* _Problem description_: Under this line are the records; write out word for word the part that begins at the line containing "combinational: 0.250 / 0.858 / 0.144 / 0.395" and ends at the line containing "adders and majority", and no more.

[Input material]

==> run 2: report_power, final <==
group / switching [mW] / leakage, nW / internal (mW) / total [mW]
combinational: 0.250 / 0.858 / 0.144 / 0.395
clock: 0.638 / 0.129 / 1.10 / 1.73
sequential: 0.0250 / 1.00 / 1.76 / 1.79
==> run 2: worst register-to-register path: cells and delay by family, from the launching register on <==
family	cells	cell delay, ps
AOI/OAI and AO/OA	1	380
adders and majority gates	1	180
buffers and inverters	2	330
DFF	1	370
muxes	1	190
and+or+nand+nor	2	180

[/Input material]
[Input material]

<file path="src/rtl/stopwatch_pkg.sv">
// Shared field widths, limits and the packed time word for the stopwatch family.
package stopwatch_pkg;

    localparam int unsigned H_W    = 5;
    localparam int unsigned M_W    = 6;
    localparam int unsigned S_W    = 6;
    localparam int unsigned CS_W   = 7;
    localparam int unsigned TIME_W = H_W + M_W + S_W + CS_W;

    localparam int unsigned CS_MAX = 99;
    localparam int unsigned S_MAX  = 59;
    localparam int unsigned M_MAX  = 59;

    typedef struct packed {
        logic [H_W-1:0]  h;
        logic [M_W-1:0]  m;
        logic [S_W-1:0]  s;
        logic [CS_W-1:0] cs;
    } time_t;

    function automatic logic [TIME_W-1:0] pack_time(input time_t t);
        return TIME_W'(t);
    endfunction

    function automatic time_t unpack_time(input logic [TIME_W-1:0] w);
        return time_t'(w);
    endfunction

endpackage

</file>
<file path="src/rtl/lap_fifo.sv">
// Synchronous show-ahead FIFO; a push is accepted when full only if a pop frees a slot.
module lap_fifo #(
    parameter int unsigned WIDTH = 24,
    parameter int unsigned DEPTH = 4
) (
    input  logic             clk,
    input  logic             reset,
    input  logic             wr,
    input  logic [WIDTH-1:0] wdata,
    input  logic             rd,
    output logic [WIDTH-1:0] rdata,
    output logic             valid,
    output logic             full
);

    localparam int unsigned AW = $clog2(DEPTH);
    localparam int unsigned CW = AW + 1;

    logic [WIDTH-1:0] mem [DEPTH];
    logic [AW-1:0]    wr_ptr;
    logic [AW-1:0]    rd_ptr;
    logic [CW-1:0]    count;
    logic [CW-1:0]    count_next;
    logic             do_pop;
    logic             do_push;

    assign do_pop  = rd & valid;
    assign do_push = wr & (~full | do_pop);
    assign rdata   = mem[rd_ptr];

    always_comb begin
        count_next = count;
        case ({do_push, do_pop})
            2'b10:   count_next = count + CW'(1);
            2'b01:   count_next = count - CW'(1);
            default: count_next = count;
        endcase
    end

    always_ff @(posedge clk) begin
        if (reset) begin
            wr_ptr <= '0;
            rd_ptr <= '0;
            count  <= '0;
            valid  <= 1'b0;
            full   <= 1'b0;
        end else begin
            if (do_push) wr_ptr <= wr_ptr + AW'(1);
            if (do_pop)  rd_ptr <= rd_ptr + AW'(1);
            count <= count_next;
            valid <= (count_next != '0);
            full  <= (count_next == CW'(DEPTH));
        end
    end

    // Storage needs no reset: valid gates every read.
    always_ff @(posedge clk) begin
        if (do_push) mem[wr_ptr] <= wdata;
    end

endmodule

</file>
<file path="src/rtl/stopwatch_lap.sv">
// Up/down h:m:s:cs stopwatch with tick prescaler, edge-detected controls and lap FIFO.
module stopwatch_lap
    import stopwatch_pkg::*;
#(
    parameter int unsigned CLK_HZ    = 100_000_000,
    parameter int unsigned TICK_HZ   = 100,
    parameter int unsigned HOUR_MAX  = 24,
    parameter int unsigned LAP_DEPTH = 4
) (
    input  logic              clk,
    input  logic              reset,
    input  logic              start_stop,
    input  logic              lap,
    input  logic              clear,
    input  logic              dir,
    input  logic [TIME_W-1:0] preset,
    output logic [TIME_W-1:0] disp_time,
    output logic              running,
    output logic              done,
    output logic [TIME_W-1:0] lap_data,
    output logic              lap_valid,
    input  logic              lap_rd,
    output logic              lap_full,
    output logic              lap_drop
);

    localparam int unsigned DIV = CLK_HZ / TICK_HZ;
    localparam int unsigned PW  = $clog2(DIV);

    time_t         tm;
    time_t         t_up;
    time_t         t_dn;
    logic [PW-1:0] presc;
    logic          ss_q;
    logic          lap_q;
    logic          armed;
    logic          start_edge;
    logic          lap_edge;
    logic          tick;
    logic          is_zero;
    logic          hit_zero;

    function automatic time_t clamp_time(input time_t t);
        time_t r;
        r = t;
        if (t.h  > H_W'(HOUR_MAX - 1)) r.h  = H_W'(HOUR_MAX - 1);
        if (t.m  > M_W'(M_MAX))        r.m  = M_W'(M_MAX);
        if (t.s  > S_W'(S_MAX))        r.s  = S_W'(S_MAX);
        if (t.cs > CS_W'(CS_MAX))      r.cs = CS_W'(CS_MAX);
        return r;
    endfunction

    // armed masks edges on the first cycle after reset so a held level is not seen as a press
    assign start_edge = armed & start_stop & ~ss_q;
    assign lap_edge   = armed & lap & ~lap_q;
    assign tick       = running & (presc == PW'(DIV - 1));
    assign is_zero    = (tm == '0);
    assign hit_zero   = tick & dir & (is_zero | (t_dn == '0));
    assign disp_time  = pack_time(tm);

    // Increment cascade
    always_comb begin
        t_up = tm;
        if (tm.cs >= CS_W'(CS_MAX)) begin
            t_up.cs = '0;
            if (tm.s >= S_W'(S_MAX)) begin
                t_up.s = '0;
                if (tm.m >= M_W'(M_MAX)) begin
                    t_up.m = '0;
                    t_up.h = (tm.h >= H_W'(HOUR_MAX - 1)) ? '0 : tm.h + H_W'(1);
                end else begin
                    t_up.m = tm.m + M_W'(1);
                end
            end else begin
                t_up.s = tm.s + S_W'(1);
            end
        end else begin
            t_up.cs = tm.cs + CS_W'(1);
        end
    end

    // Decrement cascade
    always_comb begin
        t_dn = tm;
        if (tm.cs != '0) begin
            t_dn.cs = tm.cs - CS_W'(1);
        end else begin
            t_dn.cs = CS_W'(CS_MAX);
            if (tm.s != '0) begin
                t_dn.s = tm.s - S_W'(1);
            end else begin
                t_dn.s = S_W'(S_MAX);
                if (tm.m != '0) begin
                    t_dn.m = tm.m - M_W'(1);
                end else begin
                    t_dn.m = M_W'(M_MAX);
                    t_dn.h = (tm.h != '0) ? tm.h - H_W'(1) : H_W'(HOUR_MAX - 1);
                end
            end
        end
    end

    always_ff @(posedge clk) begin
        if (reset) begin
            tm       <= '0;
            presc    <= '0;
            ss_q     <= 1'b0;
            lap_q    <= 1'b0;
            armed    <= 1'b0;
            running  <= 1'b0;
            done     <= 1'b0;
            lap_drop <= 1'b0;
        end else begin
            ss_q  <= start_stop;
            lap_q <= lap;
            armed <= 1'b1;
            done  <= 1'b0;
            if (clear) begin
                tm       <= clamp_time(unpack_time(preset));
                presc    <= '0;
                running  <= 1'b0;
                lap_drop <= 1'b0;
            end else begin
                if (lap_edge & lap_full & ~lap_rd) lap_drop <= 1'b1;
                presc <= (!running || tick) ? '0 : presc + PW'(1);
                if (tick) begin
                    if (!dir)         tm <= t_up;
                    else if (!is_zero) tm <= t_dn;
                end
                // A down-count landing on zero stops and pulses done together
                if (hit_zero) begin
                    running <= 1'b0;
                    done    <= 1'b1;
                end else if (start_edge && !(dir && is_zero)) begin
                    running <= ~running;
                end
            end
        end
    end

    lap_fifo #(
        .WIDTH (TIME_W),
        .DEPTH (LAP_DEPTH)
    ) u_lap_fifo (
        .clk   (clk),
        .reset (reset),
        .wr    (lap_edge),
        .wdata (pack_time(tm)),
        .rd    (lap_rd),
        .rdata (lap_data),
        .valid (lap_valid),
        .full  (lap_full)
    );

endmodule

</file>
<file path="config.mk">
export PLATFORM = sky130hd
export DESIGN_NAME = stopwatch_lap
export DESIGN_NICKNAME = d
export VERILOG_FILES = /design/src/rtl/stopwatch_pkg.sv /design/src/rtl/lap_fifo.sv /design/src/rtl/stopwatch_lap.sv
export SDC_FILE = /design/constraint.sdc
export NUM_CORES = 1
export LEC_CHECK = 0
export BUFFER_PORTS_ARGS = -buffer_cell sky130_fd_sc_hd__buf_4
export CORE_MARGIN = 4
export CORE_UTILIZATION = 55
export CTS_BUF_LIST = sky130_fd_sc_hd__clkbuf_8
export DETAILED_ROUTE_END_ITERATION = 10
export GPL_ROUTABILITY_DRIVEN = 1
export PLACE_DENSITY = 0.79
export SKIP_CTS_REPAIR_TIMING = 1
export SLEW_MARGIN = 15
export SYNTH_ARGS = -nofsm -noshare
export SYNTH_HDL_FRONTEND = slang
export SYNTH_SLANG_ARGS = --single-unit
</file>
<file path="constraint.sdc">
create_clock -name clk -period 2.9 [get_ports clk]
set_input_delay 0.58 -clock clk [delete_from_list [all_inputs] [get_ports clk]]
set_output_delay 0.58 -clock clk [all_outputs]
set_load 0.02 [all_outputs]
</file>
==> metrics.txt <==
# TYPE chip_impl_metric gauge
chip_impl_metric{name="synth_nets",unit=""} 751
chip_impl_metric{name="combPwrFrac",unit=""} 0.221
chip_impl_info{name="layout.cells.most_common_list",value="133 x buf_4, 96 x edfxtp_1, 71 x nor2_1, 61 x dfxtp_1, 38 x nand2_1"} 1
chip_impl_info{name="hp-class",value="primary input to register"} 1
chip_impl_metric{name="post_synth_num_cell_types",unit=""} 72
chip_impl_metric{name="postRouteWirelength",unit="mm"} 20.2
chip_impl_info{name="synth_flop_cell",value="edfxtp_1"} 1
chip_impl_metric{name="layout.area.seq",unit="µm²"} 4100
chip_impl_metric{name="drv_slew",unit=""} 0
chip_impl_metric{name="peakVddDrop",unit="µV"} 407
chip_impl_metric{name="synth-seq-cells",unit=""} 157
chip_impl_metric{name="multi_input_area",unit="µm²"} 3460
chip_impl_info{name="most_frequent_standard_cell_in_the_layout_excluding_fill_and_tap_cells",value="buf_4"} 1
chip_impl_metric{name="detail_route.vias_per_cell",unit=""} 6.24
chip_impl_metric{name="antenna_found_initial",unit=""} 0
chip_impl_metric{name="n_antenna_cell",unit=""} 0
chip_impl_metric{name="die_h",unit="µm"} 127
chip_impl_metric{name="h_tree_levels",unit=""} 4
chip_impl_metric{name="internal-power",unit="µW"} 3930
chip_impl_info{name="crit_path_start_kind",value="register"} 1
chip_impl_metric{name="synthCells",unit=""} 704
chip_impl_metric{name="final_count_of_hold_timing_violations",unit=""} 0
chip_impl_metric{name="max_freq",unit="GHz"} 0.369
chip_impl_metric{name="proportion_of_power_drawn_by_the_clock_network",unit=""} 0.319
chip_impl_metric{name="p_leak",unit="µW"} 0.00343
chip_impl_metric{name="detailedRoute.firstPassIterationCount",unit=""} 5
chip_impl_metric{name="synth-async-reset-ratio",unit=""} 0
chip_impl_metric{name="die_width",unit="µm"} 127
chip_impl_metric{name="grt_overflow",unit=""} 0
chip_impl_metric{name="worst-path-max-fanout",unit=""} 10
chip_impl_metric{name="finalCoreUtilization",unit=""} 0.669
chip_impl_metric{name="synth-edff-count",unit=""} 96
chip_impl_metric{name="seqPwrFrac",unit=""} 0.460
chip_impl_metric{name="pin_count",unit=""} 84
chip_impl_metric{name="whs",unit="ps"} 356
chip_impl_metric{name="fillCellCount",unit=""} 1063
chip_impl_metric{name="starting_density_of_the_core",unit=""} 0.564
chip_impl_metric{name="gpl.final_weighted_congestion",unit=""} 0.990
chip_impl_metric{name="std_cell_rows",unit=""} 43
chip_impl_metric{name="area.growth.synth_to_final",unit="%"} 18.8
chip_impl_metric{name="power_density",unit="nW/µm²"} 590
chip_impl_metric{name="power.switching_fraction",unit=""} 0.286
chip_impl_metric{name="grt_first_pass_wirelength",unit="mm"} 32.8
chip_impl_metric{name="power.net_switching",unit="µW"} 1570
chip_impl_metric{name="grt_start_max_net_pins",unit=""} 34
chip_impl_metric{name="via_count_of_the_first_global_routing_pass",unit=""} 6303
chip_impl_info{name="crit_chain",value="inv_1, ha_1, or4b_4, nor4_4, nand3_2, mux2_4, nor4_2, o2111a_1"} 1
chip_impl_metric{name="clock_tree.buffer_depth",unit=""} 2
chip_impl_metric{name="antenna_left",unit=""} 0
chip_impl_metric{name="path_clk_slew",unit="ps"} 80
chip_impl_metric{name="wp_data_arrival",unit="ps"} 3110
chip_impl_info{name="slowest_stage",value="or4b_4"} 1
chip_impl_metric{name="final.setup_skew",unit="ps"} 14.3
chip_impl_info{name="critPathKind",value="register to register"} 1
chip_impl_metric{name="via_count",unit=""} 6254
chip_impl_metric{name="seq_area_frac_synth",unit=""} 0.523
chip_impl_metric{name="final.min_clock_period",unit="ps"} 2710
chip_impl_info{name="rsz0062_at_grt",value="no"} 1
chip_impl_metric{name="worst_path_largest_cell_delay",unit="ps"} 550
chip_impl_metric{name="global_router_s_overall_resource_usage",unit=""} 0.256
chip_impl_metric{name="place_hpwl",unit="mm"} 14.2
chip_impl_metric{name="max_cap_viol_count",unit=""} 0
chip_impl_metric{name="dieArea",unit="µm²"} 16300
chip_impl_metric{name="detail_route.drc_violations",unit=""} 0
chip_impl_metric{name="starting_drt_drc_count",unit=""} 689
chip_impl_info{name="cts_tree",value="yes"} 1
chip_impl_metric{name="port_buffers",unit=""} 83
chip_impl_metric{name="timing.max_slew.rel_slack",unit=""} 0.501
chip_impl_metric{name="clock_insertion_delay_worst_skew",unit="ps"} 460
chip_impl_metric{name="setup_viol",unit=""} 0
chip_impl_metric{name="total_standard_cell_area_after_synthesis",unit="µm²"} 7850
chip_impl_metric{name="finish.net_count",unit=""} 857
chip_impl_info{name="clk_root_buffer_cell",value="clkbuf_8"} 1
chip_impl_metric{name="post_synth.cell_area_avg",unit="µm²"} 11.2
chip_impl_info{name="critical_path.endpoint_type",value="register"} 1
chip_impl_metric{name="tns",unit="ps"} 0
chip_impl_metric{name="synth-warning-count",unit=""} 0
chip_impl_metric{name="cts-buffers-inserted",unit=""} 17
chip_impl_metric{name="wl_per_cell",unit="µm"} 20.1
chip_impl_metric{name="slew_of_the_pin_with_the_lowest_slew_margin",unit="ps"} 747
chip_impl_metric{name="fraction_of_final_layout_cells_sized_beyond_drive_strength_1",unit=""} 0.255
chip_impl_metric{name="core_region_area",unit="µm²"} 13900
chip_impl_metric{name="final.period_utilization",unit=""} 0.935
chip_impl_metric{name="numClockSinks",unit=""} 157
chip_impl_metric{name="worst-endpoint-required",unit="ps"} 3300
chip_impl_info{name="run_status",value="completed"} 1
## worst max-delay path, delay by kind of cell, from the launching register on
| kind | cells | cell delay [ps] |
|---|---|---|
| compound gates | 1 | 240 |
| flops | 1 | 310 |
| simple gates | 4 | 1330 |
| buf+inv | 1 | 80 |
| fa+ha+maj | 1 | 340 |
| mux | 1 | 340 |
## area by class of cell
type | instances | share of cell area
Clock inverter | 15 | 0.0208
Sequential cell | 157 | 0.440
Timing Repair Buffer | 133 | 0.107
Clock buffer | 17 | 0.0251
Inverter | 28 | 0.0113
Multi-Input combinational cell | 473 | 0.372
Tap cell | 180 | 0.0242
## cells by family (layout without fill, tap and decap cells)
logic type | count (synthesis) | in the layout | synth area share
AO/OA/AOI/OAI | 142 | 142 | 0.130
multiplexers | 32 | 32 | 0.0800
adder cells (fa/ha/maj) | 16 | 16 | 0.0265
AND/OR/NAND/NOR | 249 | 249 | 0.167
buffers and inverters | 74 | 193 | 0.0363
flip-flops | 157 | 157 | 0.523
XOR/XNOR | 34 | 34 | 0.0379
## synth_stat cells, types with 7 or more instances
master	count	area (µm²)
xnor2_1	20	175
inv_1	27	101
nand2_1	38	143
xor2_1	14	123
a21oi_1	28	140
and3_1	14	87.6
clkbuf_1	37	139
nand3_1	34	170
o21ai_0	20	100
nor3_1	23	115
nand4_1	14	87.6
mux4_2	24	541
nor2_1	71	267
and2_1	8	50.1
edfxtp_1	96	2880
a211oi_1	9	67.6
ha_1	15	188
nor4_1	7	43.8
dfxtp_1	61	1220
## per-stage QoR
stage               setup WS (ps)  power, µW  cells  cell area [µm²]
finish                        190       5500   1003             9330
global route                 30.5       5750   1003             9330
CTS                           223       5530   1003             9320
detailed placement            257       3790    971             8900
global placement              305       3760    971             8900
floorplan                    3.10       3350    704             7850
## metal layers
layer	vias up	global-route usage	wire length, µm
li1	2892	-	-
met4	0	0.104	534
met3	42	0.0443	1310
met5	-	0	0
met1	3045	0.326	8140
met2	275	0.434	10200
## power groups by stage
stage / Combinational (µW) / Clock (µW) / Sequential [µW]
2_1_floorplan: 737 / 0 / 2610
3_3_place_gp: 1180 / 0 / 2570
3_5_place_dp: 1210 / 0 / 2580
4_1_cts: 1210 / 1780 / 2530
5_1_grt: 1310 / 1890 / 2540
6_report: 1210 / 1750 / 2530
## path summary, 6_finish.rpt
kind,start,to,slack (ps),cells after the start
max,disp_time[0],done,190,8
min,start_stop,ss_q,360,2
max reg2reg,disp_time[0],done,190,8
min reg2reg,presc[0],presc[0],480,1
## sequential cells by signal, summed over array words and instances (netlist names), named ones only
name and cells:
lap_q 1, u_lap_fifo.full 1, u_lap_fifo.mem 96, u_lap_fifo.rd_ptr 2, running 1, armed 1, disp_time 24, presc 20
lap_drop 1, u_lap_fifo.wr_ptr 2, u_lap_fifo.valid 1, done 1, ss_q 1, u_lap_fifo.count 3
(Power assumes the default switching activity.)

[/Input material]
[Input material]

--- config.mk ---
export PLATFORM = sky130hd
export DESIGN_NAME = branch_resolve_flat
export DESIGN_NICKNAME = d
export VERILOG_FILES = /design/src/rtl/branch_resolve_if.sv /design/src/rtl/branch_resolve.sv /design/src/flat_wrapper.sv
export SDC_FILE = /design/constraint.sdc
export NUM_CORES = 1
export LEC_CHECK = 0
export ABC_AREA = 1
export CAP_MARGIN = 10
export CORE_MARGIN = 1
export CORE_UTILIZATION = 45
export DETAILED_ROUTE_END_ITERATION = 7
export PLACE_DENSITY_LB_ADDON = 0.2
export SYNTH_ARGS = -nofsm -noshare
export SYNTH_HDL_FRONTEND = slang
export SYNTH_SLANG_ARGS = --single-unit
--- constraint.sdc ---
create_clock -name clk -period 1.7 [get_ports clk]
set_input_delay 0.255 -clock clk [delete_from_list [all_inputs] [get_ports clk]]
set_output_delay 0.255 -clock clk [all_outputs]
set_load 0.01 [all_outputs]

[/Input material]

* _Result_:
combinational: 0.250 / 0.858 / 0.144 / 0.395
clock: 0.638 / 0.129 / 1.10 / 1.73
sequential: 0.0250 / 1.00 / 1.76 / 1.79
==> run 2: worst register-to-register path: cells and delay by family, from the launching register on <==
family	cells	cell delay, ps
AOI/OAI and AO/OA	1	380
adders and majority gates	1	180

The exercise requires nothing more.